エレアのあまりの変わりようにタニアとバトルゴブリンはまたしても同じ顔をして固まってしまった。


「・・・って、チョット待って!エレアねいさん!!僕、まだレベル1だから!!」


九十年も生きているだけあってその辺の野良モンスターとはさすがに対応速度が違う。急いで逃げたエレアの後を追った。タニアの行動を見てバトルゴブリンが本能を思い出したらしく逃げたエレアとタニアを追いかけだした。

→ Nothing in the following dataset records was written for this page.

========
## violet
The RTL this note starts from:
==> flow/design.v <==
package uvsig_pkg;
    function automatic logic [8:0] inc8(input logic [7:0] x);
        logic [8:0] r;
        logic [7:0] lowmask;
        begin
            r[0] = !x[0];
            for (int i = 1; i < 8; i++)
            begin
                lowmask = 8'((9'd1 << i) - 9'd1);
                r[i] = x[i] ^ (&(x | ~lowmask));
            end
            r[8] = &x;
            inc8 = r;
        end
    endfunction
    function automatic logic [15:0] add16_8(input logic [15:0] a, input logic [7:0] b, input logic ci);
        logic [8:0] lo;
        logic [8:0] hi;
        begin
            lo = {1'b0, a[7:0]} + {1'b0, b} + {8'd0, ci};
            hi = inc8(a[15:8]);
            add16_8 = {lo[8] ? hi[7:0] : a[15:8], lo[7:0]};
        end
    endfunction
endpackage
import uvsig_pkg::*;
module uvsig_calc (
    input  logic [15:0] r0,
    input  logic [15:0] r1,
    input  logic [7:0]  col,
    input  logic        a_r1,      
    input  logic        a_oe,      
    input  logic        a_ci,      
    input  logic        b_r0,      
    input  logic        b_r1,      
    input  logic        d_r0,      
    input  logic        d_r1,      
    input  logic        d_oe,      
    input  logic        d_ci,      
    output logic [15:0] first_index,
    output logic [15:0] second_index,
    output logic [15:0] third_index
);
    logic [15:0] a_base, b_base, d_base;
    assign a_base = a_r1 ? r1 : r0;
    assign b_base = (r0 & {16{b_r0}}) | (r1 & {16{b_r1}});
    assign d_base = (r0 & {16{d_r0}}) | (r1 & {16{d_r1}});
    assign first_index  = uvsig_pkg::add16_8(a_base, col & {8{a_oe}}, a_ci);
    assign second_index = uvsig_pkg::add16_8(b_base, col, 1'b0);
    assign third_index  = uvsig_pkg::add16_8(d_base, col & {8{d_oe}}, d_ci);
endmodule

「おいおいおい!!どうすんだエレアねいさん!?追いかけて来てるよ!?あのゴブリン強そうだよ!?超強そうだよ!?何か作戦とかないのかよ!!?」


「そうですね~。私に作戦とか難しいこと考えるのムリですね。そういうのはオサムかバルクの仕事なので!」


「それじゃ・・・!ホントに打つ手なし!?」


「手はありますよ?」


「・・・・・・え?手があるなら・・・・・・」


エレアは逃げながらタニアの目の前に手の平をだした。


「ふざけている場合じゃないでしょ!?エレアねいさん!!」


「手か~・・・・・・。よしっ!行くぞ!!」


「エレアねいさん?行くってどこに・・・・・・えぇぇっ!!?」


エレアは何を血迷ったのか再びUターンしてバトルゴブリンの所に突進していった。バトルゴブリンは急にUターンしたエレアに驚いたようだったが獲物が来るからにはモンスターといえど迎えに撃たねばならない。

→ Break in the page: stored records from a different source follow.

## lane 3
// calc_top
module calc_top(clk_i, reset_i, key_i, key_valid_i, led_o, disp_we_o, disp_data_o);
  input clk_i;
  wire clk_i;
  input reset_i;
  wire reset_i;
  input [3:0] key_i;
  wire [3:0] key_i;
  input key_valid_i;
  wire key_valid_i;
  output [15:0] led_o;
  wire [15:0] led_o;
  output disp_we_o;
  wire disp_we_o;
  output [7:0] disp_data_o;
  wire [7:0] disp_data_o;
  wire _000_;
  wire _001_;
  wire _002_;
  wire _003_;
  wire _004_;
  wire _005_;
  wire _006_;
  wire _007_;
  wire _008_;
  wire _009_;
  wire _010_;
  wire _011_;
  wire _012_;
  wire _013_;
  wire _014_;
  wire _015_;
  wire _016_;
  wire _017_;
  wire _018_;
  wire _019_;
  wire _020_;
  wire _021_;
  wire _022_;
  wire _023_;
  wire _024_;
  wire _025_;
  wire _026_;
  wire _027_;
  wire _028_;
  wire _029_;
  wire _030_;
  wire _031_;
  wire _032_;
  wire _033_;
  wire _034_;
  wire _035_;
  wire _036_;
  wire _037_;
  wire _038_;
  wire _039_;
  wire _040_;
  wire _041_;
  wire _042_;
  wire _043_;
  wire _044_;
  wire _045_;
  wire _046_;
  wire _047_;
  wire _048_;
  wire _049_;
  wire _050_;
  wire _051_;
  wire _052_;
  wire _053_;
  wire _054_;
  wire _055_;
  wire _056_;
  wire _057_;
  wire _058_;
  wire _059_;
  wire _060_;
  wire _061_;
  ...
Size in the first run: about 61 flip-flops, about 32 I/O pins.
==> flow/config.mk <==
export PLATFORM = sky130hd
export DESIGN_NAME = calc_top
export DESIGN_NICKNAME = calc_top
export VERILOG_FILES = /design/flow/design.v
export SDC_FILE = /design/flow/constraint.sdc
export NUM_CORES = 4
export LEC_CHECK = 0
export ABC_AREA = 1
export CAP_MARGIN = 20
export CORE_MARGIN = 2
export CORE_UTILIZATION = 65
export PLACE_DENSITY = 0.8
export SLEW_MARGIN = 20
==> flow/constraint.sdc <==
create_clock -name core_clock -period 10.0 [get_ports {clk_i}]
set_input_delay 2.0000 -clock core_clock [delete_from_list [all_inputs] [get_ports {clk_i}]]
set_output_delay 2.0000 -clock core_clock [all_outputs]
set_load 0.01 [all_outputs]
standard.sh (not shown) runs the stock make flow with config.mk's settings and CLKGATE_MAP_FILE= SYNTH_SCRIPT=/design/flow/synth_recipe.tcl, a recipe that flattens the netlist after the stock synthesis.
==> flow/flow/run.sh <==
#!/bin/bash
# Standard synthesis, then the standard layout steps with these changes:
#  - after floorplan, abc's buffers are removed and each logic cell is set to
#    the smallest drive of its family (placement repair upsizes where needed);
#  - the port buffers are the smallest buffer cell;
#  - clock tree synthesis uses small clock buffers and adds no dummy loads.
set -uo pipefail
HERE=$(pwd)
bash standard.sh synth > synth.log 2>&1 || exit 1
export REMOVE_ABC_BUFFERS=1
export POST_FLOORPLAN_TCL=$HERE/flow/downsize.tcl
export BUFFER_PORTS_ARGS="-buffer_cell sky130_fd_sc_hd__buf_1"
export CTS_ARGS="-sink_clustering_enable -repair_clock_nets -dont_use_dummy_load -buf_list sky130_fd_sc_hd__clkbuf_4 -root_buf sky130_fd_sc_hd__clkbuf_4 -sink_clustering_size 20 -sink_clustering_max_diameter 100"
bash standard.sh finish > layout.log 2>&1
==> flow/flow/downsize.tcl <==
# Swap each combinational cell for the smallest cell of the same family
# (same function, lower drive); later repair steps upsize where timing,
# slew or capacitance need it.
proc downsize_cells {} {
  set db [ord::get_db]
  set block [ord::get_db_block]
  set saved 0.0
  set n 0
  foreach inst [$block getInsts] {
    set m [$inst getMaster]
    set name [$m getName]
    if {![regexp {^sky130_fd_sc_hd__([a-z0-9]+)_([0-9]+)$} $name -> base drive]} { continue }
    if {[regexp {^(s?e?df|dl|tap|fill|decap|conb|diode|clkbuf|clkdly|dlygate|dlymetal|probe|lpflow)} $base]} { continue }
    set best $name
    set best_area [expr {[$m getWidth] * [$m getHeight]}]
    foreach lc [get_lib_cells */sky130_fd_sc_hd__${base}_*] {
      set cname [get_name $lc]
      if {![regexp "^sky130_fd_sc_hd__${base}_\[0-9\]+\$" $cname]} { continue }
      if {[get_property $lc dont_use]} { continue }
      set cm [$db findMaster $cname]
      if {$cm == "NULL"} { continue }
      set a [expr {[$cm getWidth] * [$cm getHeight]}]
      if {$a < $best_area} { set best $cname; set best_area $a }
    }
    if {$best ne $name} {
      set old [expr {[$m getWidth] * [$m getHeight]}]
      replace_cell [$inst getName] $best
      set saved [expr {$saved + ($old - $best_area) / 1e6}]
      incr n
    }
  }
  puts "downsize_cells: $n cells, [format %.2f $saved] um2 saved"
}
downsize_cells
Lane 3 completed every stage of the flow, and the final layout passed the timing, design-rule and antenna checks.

バトルゴブリンはエレアを迎え撃つために武器を構えた。


「あぁ、もう!世話の焼けるねいさんだ!!リーフバインド!!」


リーフバインド。草木のを使って目標物を捕縛する高等魔法だ。普通、レベル一程度の冒険者で絶対に覚えることが不可能な魔法だが九十年も生きている妖精にとっては潜在的に覚えることができるらしい。

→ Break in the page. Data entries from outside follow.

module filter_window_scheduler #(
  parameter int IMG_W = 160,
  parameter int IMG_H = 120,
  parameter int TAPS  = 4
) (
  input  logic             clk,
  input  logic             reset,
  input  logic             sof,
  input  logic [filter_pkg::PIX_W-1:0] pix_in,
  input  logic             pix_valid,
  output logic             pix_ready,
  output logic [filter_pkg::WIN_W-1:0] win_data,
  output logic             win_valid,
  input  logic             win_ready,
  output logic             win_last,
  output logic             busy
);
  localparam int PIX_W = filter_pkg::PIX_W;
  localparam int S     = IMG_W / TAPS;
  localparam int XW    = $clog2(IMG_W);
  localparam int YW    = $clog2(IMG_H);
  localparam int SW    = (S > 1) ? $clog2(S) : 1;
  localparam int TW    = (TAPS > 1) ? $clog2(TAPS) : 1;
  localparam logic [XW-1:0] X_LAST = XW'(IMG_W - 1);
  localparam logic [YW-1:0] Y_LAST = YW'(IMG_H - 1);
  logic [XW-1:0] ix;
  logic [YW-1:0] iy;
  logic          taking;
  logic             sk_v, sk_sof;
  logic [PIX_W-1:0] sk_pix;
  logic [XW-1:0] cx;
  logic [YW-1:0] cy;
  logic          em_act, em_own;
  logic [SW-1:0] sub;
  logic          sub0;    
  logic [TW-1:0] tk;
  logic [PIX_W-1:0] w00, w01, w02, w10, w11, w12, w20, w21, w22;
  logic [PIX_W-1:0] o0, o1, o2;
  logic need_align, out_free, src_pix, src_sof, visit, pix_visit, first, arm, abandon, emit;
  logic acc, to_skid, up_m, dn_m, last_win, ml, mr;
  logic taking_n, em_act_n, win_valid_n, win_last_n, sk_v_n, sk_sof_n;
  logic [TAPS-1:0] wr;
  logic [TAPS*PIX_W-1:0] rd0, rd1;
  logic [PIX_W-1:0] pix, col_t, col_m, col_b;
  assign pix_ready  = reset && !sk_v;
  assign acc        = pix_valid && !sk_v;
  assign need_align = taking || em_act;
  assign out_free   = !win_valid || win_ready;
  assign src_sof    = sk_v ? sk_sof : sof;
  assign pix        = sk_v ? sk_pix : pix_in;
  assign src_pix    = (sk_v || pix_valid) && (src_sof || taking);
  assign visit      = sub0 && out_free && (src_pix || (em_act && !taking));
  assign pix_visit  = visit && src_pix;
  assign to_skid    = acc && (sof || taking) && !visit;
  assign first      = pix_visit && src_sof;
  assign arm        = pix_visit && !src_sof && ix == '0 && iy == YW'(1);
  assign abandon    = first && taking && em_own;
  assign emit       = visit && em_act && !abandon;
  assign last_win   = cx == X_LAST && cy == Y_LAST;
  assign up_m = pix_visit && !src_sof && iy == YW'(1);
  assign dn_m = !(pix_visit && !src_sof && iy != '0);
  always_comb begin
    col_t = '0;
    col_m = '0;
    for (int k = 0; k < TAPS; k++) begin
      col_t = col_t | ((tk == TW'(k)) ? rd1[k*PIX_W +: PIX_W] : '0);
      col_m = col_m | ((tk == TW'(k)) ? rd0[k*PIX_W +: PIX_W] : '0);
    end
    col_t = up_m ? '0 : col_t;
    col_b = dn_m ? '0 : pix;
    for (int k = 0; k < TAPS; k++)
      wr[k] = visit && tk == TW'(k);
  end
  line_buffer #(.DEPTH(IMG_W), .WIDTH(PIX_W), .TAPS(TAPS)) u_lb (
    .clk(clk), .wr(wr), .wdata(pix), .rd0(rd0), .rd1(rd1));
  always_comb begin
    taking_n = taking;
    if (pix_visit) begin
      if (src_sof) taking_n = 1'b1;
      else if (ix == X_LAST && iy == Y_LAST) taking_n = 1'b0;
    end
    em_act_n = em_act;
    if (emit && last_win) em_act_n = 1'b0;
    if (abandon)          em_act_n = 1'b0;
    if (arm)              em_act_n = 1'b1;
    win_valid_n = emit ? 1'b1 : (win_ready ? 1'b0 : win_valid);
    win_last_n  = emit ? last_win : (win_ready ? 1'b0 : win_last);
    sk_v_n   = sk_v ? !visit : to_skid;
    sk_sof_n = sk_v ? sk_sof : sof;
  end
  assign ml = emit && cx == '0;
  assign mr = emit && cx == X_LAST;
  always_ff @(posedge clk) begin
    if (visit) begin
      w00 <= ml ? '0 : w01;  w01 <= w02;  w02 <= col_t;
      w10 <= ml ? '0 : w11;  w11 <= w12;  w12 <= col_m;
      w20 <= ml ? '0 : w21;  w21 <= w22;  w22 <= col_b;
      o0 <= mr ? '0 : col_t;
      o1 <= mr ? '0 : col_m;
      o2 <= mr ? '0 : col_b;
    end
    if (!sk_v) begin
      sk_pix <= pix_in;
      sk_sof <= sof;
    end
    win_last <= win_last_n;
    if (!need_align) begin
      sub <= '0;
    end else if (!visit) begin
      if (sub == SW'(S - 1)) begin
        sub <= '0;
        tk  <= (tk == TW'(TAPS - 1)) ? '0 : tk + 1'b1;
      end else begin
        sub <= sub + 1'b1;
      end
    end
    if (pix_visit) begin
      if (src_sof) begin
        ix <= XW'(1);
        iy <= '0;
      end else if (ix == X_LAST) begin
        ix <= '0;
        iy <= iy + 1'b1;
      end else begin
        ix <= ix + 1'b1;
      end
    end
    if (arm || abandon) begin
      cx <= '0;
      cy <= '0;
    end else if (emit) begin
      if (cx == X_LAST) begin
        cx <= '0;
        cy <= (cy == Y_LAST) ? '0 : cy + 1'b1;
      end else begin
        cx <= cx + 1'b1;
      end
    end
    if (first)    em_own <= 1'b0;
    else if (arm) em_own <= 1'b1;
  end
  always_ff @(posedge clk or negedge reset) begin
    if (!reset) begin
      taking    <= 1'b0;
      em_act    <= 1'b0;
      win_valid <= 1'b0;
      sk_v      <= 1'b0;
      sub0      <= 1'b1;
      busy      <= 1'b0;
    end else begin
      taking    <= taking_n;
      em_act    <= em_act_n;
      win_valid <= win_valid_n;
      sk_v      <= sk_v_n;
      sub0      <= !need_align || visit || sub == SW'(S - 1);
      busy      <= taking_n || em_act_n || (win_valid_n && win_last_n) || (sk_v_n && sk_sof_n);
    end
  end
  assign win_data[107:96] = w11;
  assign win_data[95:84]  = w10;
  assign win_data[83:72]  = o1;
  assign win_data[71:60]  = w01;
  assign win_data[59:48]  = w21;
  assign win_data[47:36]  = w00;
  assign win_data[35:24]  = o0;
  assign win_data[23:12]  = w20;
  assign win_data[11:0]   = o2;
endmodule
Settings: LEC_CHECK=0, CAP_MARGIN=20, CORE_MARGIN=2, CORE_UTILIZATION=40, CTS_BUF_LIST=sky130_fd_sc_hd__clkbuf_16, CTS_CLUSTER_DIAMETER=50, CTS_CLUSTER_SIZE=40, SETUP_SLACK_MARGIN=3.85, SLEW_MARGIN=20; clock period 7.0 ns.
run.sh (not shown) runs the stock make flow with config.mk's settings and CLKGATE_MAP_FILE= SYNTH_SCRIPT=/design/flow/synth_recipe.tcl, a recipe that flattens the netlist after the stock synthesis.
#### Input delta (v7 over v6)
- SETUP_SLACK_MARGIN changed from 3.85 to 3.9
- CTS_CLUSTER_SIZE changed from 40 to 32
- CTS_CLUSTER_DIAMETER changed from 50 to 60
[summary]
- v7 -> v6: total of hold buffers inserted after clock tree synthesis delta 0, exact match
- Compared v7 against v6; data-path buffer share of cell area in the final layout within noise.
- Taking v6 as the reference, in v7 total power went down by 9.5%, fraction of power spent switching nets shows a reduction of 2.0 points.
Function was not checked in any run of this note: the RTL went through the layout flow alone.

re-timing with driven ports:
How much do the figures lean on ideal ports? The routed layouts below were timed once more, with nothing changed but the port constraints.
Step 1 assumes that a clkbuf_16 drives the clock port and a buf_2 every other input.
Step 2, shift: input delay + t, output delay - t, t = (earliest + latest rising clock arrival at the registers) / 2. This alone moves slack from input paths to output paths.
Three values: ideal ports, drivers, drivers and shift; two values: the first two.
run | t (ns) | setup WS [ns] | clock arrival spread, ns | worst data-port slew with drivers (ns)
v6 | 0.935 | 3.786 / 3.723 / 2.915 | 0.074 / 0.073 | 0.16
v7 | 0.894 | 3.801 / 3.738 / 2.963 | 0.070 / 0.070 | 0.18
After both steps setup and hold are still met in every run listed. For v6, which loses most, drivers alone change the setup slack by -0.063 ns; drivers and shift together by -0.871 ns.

リーフバインドはバトルゴブリンの振り上げた武器を絡め取る。


「・・・・・・ガッ!?」


ゴブリンの驚愕に満ちた声を聞いたエレアは自慢げに叫んだ。


「ッさすが!よくできた弟だ!作戦通り!!」


「作戦ってなに!?そんなのあった!!?」


エレアはリーフバインドで武器を絡め取られてうろたえているバトルゴブリンの顔面に容赦なくパンチを放った。

ばんっ!!という顔を殴っただけではでないような音が炸裂した。まぁ確かにその通りだろう。エレアはバトルゴブリンの顔面を殴ったはずなのに顔はおろか上半身は消し飛んだのだから。

エレアはゴブリンの血糊で汚れた拳を払いタニアに言った。


「んじゃ、終わったことですし帰りますよ?今日は終わりです!」


「もう、何がなんだか・・・・・・。まぁ、次来る時はもう一人くらい連れて行く。いいな、エレアねいさん。」


「そうですね~、オサムに新技も褒めて貰いたいですし・・・・・・」


「あれ技だったの!?ただ殴っただけだろ、ねいさん!?」


多分、オサムにいさんも呆れるだろうな~と思い頭を抱える我らの弟であった・・・・・・。